* About this exercise: Find the line that contains "localparam logic [15:0] DEF_POWER_CUT". Then set down that line and all the lines after it, to the end of the records, exactly and with nothing added.

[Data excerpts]
⁂

File: src/hdl/weld_alarm_pkg.sv
// weld_alarm_pkg: constants shared by the weld alarm monitor.
// assumes a single 50 MHz clock and a plain strobe register port.
// How it works
// - overload alarm in weld: sonics off first, then abort the cycle
// - phase outside limit for limit time raises overload bit 1
// - current reaching peak limit in weld raises overload bit 2
// - power reaching peak limit in weld raises overload bit 4
// - voltage reaching peak limit in weld raises overload bit 5
// - heat sink at over-temperature threshold raises overload bit 6
// - same overloads during energy brake raise bits 17 to 21
// - cutoff alarm stops sonics but cycle continues
// - accumulated sonics-on energy above cutoff raises cutoff bit 2
// - peak sonics-on power above cutoff raises cutoff bit 3
// - custom analog inputs above cutoff raise cutoff bits 4 and 8
// - sonics-on time above maximum raises cutoff bit 5
// - frequency below start frequency minus offset raises cutoff bit 6
// - frequency above start frequency plus offset raises cutoff bit 7
// - recall of preset number above 32 raises setup bit 2
// - cold start restores all user settings to factory defaults
// - cold start leaves identity registers such as version untouched
// - strap shorted at power up triggers cold start; operator removes it
package weld_alarm_pkg;
    // register offsets
    localparam logic [7:0] OFS_OVL_FLAGS   = 8'h00;
    localparam logic [7:0] OFS_CUT_FLAGS   = 8'h01;
    localparam logic [7:0] OFS_SET_FLAGS   = 8'h02;
    localparam logic [7:0] OFS_STATUS      = 8'h03;
    localparam logic [7:0] OFS_PHASE_LIM   = 8'h04;
    localparam logic [7:0] OFS_PHASE_TIME  = 8'h05;
    localparam logic [7:0] OFS_FREQ_LOW    = 8'h06;
    localparam logic [7:0] OFS_FREQ_HIGH   = 8'h07;
    localparam logic [7:0] OFS_ENERGY_CUT  = 8'h08;
    localparam logic [7:0] OFS_POWER_CUT   = 8'h09;
    localparam logic [7:0] OFS_CUST1_CUT   = 8'h0A;
    localparam logic [7:0] OFS_CUST2_CUT   = 8'h0B;
    localparam logic [7:0] OFS_TIME_CUT    = 8'h0C;
    localparam logic [7:0] OFS_FREQ_NEG    = 8'h0D;
    localparam logic [7:0] OFS_FREQ_POS    = 8'h0E;
    localparam logic [7:0] OFS_AMPLITUDE   = 8'h0F;
    localparam logic [7:0] OFS_NET_ADDR    = 8'h10;
    localparam logic [7:0] OFS_CUST_ENA    = 8'h11;
    localparam logic [7:0] OFS_VERSION     = 8'h12;

    // flag bit positions within group words
    localparam int BIT_OVL_PHASE  = 1;
    localparam int BIT_OVL_CURR   = 2;
    localparam int BIT_OVL_FREQ   = 3;
    localparam int BIT_OVL_POWER  = 4;
    localparam int BIT_OVL_VOLT   = 5;
    localparam int BIT_OVL_TEMP   = 6;
    localparam int BIT_BRK_BASE   = 17;
    localparam int BIT_CUT_ENERGY = 2;
    localparam int BIT_CUT_POWER  = 3;
    localparam int BIT_CUT_CUST1  = 4;
    localparam int BIT_CUT_TIME   = 5;
    localparam int BIT_CUT_FLOW   = 6;
    localparam int BIT_CUT_FHIGH  = 7;
    localparam int BIT_CUT_CUST2  = 8;
    localparam int BIT_SET_PRESET = 2;

    localparam logic [5:0] PRESET_MAX = 6'h20;      // 32

    // over-temperature threshold in tenths of a degree: 85.0 C
    localparam logic [15:0] TEMP_LIMIT_RST = 16'h0352;

    // factory defaults restored by cold start (values arbitrary)
    localparam logic [15:0] DEF_PHASE_LIM  = 16'h0010;
    localparam logic [15:0] DEF_PHASE_TIME = 16'h0064;
    localparam logic [15:0] DEF_FREQ_LOW   = 16'h4E20;
    localparam logic [15:0] DEF_FREQ_HIGH  = 16'h5208;
    localparam logic [15:0] DEF_ENERGY_CUT = 16'hFFFF;
    localparam logic [15:0] DEF_POWER_CUT  = 16'hFFFF;
    localparam logic [15:0] DEF_CUST_CUT   = 16'hFFFF;
    localparam logic [15:0] DEF_TIME_CUT   = 16'hFFFF;
    localparam logic [15:0] DEF_FREQ_OFS   = 16'h0064;
    localparam logic [15:0] DEF_AMPLITUDE  = 16'h0064;
    localparam logic [15:0] DEF_NET_ADDR   = 16'h0001;
    localparam logic [1:0]  DEF_CUST_ENA   = 2'h0;

    // firmware version code, value arbitrary
    localparam logic [15:0] VERSION_CODE   = 16'h0101;

    typedef enum logic [1:0] {
        ST_IDLE  = 2'b00,
        ST_WELD  = 2'b01,
        ST_BRAKE = 2'b10,
        ST_ABORT = 2'b11
    } phase_st_t;
endpackage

⁂

* Answer to the exercise:
    localparam logic [15:0] DEF_POWER_CUT  = 16'hFFFF;
    localparam logic [15:0] DEF_CUST_CUT   = 16'hFFFF;
    localparam logic [15:0] DEF_TIME_CUT   = 16'hFFFF;
    localparam logic [15:0] DEF_FREQ_OFS   = 16'h0064;
    localparam logic [15:0] DEF_AMPLITUDE  = 16'h0064;
    localparam logic [15:0] DEF_NET_ADDR   = 16'h0001;
    localparam logic [1:0]  DEF_CUST_ENA   = 2'h0;

    // firmware version code, value arbitrary
    localparam logic [15:0] VERSION_CODE   = 16'h0101;

    typedef enum logic [1:0] {
        ST_IDLE  = 2'b00,
        ST_WELD  = 2'b01,
        ST_BRAKE = 2'b10,
        ST_ABORT = 2'b11
    } phase_st_t;
endpackage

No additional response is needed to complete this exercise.